■ **Your task**
Some entries follow. Reproduce exactly the lines starting at the one with "export IMPL_antenna_cells=0" and stopping after the one with "export IMPL_fillerInstances=1197".

(Saved data entries)
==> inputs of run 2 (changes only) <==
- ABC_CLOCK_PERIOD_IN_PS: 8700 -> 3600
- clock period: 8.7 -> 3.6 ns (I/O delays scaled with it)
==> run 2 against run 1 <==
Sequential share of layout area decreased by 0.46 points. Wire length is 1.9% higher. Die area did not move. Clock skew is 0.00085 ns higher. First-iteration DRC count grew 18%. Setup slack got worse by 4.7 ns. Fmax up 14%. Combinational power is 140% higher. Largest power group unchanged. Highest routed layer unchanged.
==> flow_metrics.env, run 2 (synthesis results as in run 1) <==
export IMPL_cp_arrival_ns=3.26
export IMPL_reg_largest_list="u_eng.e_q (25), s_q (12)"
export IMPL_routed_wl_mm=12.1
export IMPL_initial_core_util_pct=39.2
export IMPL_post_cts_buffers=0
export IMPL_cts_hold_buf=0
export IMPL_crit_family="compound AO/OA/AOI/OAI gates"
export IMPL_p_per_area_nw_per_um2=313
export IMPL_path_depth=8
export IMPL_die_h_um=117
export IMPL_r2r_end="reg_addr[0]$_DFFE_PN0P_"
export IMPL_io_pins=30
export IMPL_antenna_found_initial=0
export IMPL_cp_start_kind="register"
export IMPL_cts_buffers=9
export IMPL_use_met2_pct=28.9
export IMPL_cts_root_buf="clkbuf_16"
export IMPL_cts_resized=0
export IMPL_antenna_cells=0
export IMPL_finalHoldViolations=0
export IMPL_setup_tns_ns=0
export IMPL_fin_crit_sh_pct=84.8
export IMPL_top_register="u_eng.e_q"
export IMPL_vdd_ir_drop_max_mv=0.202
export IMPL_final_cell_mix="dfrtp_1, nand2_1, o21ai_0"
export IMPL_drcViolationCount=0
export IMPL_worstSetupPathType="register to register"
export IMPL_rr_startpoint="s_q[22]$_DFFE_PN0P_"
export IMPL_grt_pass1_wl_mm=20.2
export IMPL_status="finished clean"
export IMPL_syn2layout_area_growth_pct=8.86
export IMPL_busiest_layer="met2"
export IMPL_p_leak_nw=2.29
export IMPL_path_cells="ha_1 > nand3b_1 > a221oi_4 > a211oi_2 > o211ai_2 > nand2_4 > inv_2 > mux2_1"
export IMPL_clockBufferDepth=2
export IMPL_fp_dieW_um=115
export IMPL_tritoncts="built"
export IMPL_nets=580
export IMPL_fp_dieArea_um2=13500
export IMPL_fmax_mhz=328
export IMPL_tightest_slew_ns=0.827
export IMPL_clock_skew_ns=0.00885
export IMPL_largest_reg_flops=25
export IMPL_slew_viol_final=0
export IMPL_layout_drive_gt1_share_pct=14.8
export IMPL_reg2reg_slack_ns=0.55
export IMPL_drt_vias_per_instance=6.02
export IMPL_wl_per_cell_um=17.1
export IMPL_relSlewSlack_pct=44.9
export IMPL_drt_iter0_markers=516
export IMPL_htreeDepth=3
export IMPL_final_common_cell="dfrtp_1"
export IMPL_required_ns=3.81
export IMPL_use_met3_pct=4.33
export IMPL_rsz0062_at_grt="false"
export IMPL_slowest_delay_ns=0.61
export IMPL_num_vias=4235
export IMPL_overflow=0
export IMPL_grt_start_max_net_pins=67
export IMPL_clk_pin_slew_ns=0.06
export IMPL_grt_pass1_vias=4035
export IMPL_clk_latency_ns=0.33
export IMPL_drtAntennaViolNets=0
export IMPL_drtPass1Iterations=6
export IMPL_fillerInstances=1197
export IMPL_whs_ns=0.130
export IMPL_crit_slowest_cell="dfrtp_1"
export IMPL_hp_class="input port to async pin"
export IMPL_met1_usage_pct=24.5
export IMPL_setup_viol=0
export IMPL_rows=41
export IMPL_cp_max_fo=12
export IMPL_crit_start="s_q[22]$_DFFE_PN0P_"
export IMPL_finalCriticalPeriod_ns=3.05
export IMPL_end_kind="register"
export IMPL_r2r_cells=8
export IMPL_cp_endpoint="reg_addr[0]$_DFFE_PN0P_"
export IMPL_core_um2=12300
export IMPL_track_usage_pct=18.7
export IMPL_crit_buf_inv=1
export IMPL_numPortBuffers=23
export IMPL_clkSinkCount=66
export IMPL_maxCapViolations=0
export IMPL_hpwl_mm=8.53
`src/rtl/audio_clkgen_pkg.sv`:
```
package audio_clkgen_pkg;

  localparam int MODE_W = 3;

  typedef enum logic [1:0] {
    MK_SLAVE  = 2'd0,
    MK_MASTER = 2'd1,
    MK_RSVD   = 2'd2
  } mode_kind_e;

  // Classify a mode code.
  function automatic mode_kind_e kind_of(input logic [MODE_W-1:0] code);
    mode_kind_e k;
    case (code)
      3'd0:                      k = MK_SLAVE;
      3'd2, 3'd3, 3'd6, 3'd7:    k = MK_MASTER;
      default:                   k = MK_RSVD;
    endcase
    return k;
  endfunction

  // Bit-clock half period in master-clock cycles (ratio / 128).
  function automatic int unsigned half_of(input logic [MODE_W-1:0] code);
    int unsigned h;
    case (code)
      3'd2:    h = 2;   // 256x
      3'd3:    h = 4;   // 512x
      3'd6:    h = 3;   // 384x
      3'd7:    h = 6;   // 768x
      default: h = 0;
    endcase
    return h;
  endfunction

endpackage

```
`src/rtl/audio_clkgen_modectl.sv`:
```
module audio_clkgen_modectl #(
  parameter int MODE_W = 3
) (
  input  logic              clk,
  input  logic              rst_n,
  input  logic              pd_n,
  input  logic [MODE_W-1:0] mode_sel,
  output logic              pd_q,
  output logic [MODE_W-1:0] mode_q
);

  // The code is sampled only while powered down, so a running setup is frozen.
  always_ff @(posedge clk or negedge rst_n) begin
    if (!rst_n) begin
      pd_q   <= 1'b0;
      mode_q <= '0;
    end else begin
      pd_q <= pd_n;
      if (!pd_n) mode_q <= mode_sel;
    end
  end

endmodule

```
`src/rtl/audio_clkgen_bdiv.sv`:
```
module audio_clkgen_bdiv #(
  parameter int HW = 3
) (
  input  logic          clk,
  input  logic          rst_n,
  input  logic          run,
  input  logic [HW-1:0] half_i,
  output logic          bclk_q,
  output logic          rise_evt,
  output logic          fall_evt
);

  logic [HW-1:0] cnt_q;
  logic          wrap;

  assign wrap     = run && (cnt_q == half_i - HW'(1));
  assign rise_evt = wrap && !bclk_q;
  assign fall_evt = wrap &&  bclk_q;

  // Even divide by 2*half: equal high and low phases for any half value.
  always_ff @(posedge clk or negedge rst_n) begin
    if (!rst_n) begin
      cnt_q  <= '0;
      bclk_q <= 1'b0;
    end else if (!run) begin
      cnt_q  <= '0;
      bclk_q <= 1'b0;
    end else if (wrap) begin
      cnt_q  <= '0;
      bclk_q <= ~bclk_q;
    end else begin
      cnt_q  <= cnt_q + HW'(1);
    end
  end

endmodule

```
`src/rtl/audio_clkgen_fdiv.sv`:
```
module audio_clkgen_fdiv #(
  parameter int SLOT_BCLKS = 32
) (
  input  logic clk,
  input  logic rst_n,
  input  logic run,
  input  logic fall_evt,
  output logic frm_q
);

  localparam int SW = (SLOT_BCLKS > 1) ? $clog2(SLOT_BCLKS) : 1;

  logic [SW-1:0] slot_q;
  logic          slot_end;

  assign slot_end = (slot_q == SW'(SLOT_BCLKS - 1));

  // Frame clock moves only together with a bit-clock falling edge.
  always_ff @(posedge clk or negedge rst_n) begin
    if (!rst_n) begin
      slot_q <= '0;
      frm_q  <= 1'b0;
    end else if (!run) begin
      slot_q <= '0;
      frm_q  <= 1'b0;
    end else if (fall_evt) begin
      if (slot_end) begin
        slot_q <= '0;
        frm_q  <= ~frm_q;
      end else begin
        slot_q <= slot_q + SW'(1);
      end
    end
  end

endmodule

```
`src/rtl/audio_clkgen.sv`:
```
module audio_clkgen #(
  parameter int MAX_HALF   = 6,
  parameter int SLOT_BCLKS = 32
) (
  input  logic       mclk_i,
  input  logic       rst_n,
  input  logic       pd_n,
  input  logic [2:0] mode_sel,
  output logic       bclk_o,
  output logic       frm_o,
  output logic       clk_oe,
  output logic       is_master,
  output logic       ext_clk,
  output logic       mode_rsvd
);

  import audio_clkgen_pkg::*;

  localparam int HW = $clog2(MAX_HALF + 1);

  logic              pd_q;
  logic [MODE_W-1:0] mode_q;
  mode_kind_e        kind_w;
  logic [HW-1:0]     half_w;
  logic              run_w;
  logic              bclk_rise_w;
  logic              bclk_fall_w;

  audio_clkgen_modectl #(.MODE_W(MODE_W)) u_modectl (
    .clk      (mclk_i),
    .rst_n    (rst_n),
    .pd_n     (pd_n),
    .mode_sel (mode_sel),
    .pd_q     (pd_q),
    .mode_q   (mode_q)
  );

  assign kind_w = kind_of(mode_q);
  assign half_w = HW'(half_of(mode_q));
  assign run_w  = pd_q && (kind_w == MK_MASTER);

  audio_clkgen_bdiv #(.HW(HW)) u_bdiv (
    .clk      (mclk_i),
    .rst_n    (rst_n),
    .run      (run_w),
    .half_i   (half_w),
    .bclk_q   (bclk_o),
    .rise_evt (bclk_rise_w),
    .fall_evt (bclk_fall_w)
  );

  audio_clkgen_fdiv #(.SLOT_BCLKS(SLOT_BCLKS)) u_fdiv (
    .clk      (mclk_i),
    .rst_n    (rst_n),
    .run      (run_w),
    .fall_evt (bclk_fall_w),
    .frm_q    (frm_o)
  );

  assign clk_oe    = run_w;
  assign is_master = (kind_w == MK_MASTER);
  assign ext_clk   = pd_q && (kind_w == MK_SLAVE);
  assign mode_rsvd = (kind_w == MK_RSVD);

endmodule

```
`config.mk`:
```
export PLATFORM = sky130hd
export DESIGN_NAME = audio_clkgen
export DESIGN_NICKNAME = d
export VERILOG_FILES = /design/src/rtl/audio_clkgen_pkg.sv /design/src/rtl/audio_clkgen_modectl.sv /design/src/rtl/audio_clkgen_bdiv.sv /design/src/rtl/audio_clkgen_fdiv.sv /design/src/rtl/audio_clkgen.sv
export SDC_FILE = /design/constraint.sdc
export NUM_CORES = 1
export LEC_CHECK = 0
export BUFFER_PORTS_ARGS = -buffer_cell sky130_fd_sc_hd__buf_2
export CORE_MARGIN = 2
export CORE_UTILIZATION = 46
export DETAILED_ROUTE_END_ITERATION = 7
export PLACE_DENSITY = 0.67
export SLEW_MARGIN = 10
export SYNTH_ARGS = -nofsm -noshare
export SYNTH_HDL_FRONTEND = slang
export SYNTH_SLANG_ARGS = --single-unit
```
`constraint.sdc`:
```
create_clock -name mclk_i -period 3.6 [get_ports mclk_i]
set_clock_uncertainty 0.05 [all_clocks]
set_input_delay 0.36 -clock mclk_i [delete_from_list [all_inputs] [get_ports mclk_i]]
set_output_delay 0.36 -clock mclk_i [all_outputs]
set_load 0.05 [all_outputs]
```
==> results of run 1 <==
[state kept, by name (all words and copies together) (netlist names)]
signal and flops:
u_fdiv.frm_q 1, u_fdiv.slot_q 5, u_bdiv.bclk_q 1, u_bdiv.cnt_q 3, u_modectl.mode_q 3, u_modectl.pd_q 1
[metal layers]
layer | vias up | part of all wire (%) | wire, um | GRT usage, %
li1 | 317 | - | - | -
met4 | 0 | 1.4 | 21 | 12.4
met1 | 312 | 48 | 722 | 25.8
met2 | 11 | 48 | 717 | 22.3
met5 | - | 0 | 0 | 0
met3 | 2 | 2.9 | 44 | 2.38
[area by class of cell]
| class | count | area, um2 |
|---|---|---|
| clock buffers | 4 | 36.3 |
| fillers | 156 | 764 |
| multi-input cells | 55 | 418 |
| well taps | 17 | 21.3 |
| repair buffers | 12 | 65.1 |
| flip-flops and latches | 14 | 350 |
| inverters | 4 | 15.0 |
[layout by cell type, fill, tap and decap left out, types with 3 or more instances in the layout]
cell type  instances
mux2_2             3
ha_1               3
buf_2             11
nor3_1             5
inv_1              3
clkbuf_4           3
nand2_1            8
dfrtp_1           14
mux2i_1            3
[timing repair]
item	CTS	global route
buffers inserted	0	0
hold endpoints to repair	14	0
hold buffers	1	0
resized for setup	0	0
[worst max-delay path, cell delays in order (launching register included)]
cell and delay [ps]:
dfrtp_1 480, nand2_1 340, clkinv_1 310, buf_2 290
[where the power goes]
part           switching [mW]  leakage [nW]  total [mW]  internal, mW
registers              0.0104         0.185       0.173         0.163
clock network          0.0526        0.0210       0.114        0.0615
logic                  0.0320         0.202      0.0482        0.0162
[worst max path at each step]
stage / startpoint / endpoint / slack (ps) / depth (start not counted)
5_1_grt: u_modectl.mode_q[1] / clk_oe / 1350 / 3
3_3_place_gp: u_fdiv.slot_q[0] / u_fdiv.slot_q[3] / 1740 / 6
3_5_place_dp: u_fdiv.slot_q[0] / u_fdiv.slot_q[3] / 1740 / 6
4_1_cts: u_modectl.mode_q[1] / clk_oe / 1500 / 3
6_report: u_modectl.mode_q[1] / clk_oe / 1490 / 3
2_1_floorplan: u_modectl.mode_q[1] / ext_clk / 1020 / 2
[kinds of logic (layout without fill, tap and decap cells)]
| kind of cell | count (synthesis) | count (layout) | share of synthesized area, % |
|---|---|---|---|
| mux | 6 | 6 | 8.01 |
| fa+ha+maj | 3 | 3 | 4.71 |
| buf+inv | 7 | 20 | 3.61 |
| xor+xnor | 1 | 1 | 1.10 |
| simple gates | 31 | 31 | 23.6 |
| flops | 14 | 14 | 44.0 |
| compound gates | 14 | 14 | 15.1 |
[metrics by stage]
step | total power [mW] | util, % | cells
after floorplan | 0.210 | - | 76
after global placement | 0.223 | 51.5 | 101
after detailed placement | 0.224 | 51.5 | 101
after CTS | 0.341 | 54.2 | 106
after global routing | 0.352 | 54.2 | 106
final | 0.336 | 54.2 | 106
==> results by group, run 1 <==
Outcome
  – Status: finished clean

Clocking
  – Max clock buf depth: 2
  – TritonCTS clock tree: done
  – H-Tree Depth: 1
  – Clk_lat worst skew: between 200 and 300 ps
  – Clock-pin transition on the worst setup and hold timing paths: 90 ps
  – Cts bufs inserted: 3
  – Clock root cell: clkbuf_4
  – Clock Sinks: 14

Synth
  – Main synth FF type: dfrtp_1
  – FF+latch count, synth: 14
  – Post-synth ARST share: 100%
  – Area share of the largest cell type after synthesis: between 40% and 50%
  – EDFF count, synth: 0
  – Synth Area per Inst: 10.5 um2
  – Syn nets: 85
  – Commonest cells in the netlist: dfrtp_1, nand2_1, nor3_1
  – Sequential fraction of the synthesis area: 44.0%
  – Cell with the most instances after synthesis: dfrtp_1
  – Area leader, netlist: dfrtp_1
  – Synth warn: 0
  – Cell Area, Synth: 797 um2
  – Instance count of the mapped netlist: 76
  – Top post-synthesis cells by area: dfrtp_1, ha_1, mux2_2
  – Yosys cell types: 37

Finish
  – Layout cells sized above 1: between 20% and 30%
  – Final instance area: 906 um2
  – Area Overhead vs Synth: 13.7%
  – Nets: 99
  – Ant. Diodes: 0

Die
  – Die area: approximately 0.0021 mm2
  – Initial Utilization: 47.7%
  – Row cnt: 15
  – Io pins: 12
  – Die width: roughly 46 um
  – Chip height: about 46 um
  – Core Area: 0.00167 mm2

Route
  – Count of TritonRoute iterations in the first routing pass: 4
  – Routed WL per cell: 14.2 um
  – Via count: roughly 640
  – Post-DRT Antenna Nets: 0
  – Residual DRC count: 0
  – DR vias/cell: 6.06
  – Starting DRT DRC Count: 15
  – Drt total wl: ~1500 um

Critical path
  – Startpoint types: register
  – Element type at the critical path end: output pin
  – Worst EP arrival: 1700 ps
  – Worst r2r path cells: 6
  – Worst r2r dst: u_fdiv.slot_q[3]
  – Launching point of the worst reg2reg path: u_fdiv.slot_q[0]
  – Reg2reg setup slack: ~1700 ps
  – Crit-path max FO: 11
  – Req. time, crit path: 3190 ps
  – Critical path type: register to output pin

Flow run
  – Max-cap violations: 0

Placement
  – Area of placed instances: 860 um2
  – DP Worst Slack: 1740 ps
  – # port buffers: 11
  – Routability congestion estimate from global placement: 0.702
  – Detailed Place HPWL: between 1000 and 1500 um

Power and ir drop
  – Max VDD drop: between 0.2 and 0.3 mV
  – Total power density per cell area: ~370 mW/mm2
  – LEAKAGE: 0.409 nW

Hold path
  – Worst hold start: pd_n
  – Hold Path Class: input pin to register
  – WHS Path Cells: 1
  – Worst Hold Path EP: u_modectl.pd_q

Global route
  – Global route total overflow: 0
  – Number of global-route vias before repair: 558
  – Global-route wire length before repair: 2460 um
  – Largest net degree at the start of global routing: 15
  – Initial antenna violation count: 0
  – GRT Util Overall: 17.2%

Timing
  – Final setup viols: 0
  – Slew margin rel.: 72.4%
  – Setup TNS: 0 ps
  – Final WS setup: between 1000 and 1500 ps
  – Max Clk Rate: 473 MHz
  – Least-Margin Pin Slew: 412 ps
  – Clock period minus worst slack: 2110 ps
  – Final Hold Fails: 0
  – WHS: 186 ps
  – RSZ-0062 raised after global routing: no
  – Fin crit share: 58.7%
  – Count of pins over their slew limit: 0
No activity file was read; power rests on OpenSTA's default activity.
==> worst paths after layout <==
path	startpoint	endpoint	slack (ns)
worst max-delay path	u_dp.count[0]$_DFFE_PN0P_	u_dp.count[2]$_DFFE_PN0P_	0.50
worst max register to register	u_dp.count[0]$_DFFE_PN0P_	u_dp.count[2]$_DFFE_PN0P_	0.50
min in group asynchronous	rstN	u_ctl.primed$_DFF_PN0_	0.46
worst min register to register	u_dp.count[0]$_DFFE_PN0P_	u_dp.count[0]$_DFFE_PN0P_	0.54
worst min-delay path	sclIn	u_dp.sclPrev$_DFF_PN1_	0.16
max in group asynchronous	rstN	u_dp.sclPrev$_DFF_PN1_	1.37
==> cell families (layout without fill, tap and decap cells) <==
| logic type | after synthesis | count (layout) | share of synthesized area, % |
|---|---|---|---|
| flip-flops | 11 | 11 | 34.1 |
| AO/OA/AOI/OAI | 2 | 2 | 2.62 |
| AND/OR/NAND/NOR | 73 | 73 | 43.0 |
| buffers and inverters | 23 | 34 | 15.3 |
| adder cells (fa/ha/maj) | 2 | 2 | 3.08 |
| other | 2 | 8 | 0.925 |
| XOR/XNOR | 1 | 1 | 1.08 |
**config.mk**
```make
export PLATFORM = sky130hd
export DESIGN_NAME = page_write_buffer
export DESIGN_NICKNAME = d
export VERILOG_FILES = /design/src/rtl/pwb_pkg.sv /design/src/rtl/pwb_ram.sv /design/src/rtl/pwb_fill.sv /design/src/rtl/pwb_drain.sv /design/src/rtl/page_write_buffer.sv
export SDC_FILE = /design/constraint.sdc
export NUM_CORES = 2
export LEC_CHECK = 0
export BUFFER_PORTS_ARGS = -buffer_cell sky130_fd_sc_hd__buf_2
export CAP_MARGIN = 15
export CORE_ASPECT_RATIO = 1.4
export CORE_MARGIN = 1
export CORE_UTILIZATION = 47
export CTS_BUF_LIST = sky130_fd_sc_hd__clkbuf_16
export DETAILED_ROUTE_END_ITERATION = 8
export GPL_ROUTABILITY_DRIVEN = 0
export GPL_TIMING_DRIVEN = 0
export PLACE_DENSITY = 0.66
export SLEW_MARGIN = 10
export SYNTH_ARGS = -nofsm -noshare
export SYNTH_HDL_FRONTEND = slang
export SYNTH_HIERARCHICAL = 1
export SYNTH_SLANG_ARGS = --single-unit
```
**constraint.sdc**
```tcl
create_clock -name clk -period 12.9 [get_ports clk]
set_input_delay 2.58 -clock clk [delete_from_list [all_inputs] [get_ports clk]]
set_output_delay 2.58 -clock clk [all_outputs]
set_load 0.01 [all_outputs]
```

■ **Response to this exercise**
export IMPL_antenna_cells=0
export IMPL_finalHoldViolations=0
export IMPL_setup_tns_ns=0
export IMPL_fin_crit_sh_pct=84.8
export IMPL_top_register="u_eng.e_q"
export IMPL_vdd_ir_drop_max_mv=0.202
export IMPL_final_cell_mix="dfrtp_1, nand2_1, o21ai_0"
export IMPL_drcViolationCount=0
export IMPL_worstSetupPathType="register to register"
export IMPL_rr_startpoint="s_q[22]$_DFFE_PN0P_"
export IMPL_grt_pass1_wl_mm=20.2
export IMPL_status="finished clean"
export IMPL_syn2layout_area_growth_pct=8.86
export IMPL_busiest_layer="met2"
export IMPL_p_leak_nw=2.29
export IMPL_path_cells="ha_1 > nand3b_1 > a221oi_4 > a211oi_2 > o211ai_2 > nand2_4 > inv_2 > mux2_1"
export IMPL_clockBufferDepth=2
export IMPL_fp_dieW_um=115
export IMPL_tritoncts="built"
export IMPL_nets=580
export IMPL_fp_dieArea_um2=13500
export IMPL_fmax_mhz=328
export IMPL_tightest_slew_ns=0.827
export IMPL_clock_skew_ns=0.00885
export IMPL_largest_reg_flops=25
export IMPL_slew_viol_final=0
export IMPL_layout_drive_gt1_share_pct=14.8
export IMPL_reg2reg_slack_ns=0.55
export IMPL_drt_vias_per_instance=6.02
export IMPL_wl_per_cell_um=17.1
export IMPL_relSlewSlack_pct=44.9
export IMPL_drt_iter0_markers=516
export IMPL_htreeDepth=3
export IMPL_final_common_cell="dfrtp_1"
export IMPL_required_ns=3.81
export IMPL_use_met3_pct=4.33
export IMPL_rsz0062_at_grt="false"
export IMPL_slowest_delay_ns=0.61
export IMPL_num_vias=4235
export IMPL_overflow=0
export IMPL_grt_start_max_net_pins=67
export IMPL_clk_pin_slew_ns=0.06
export IMPL_grt_pass1_vias=4035
export IMPL_clk_latency_ns=0.33
export IMPL_drtAntennaViolNets=0
export IMPL_drtPass1Iterations=6
export IMPL_fillerInstances=1197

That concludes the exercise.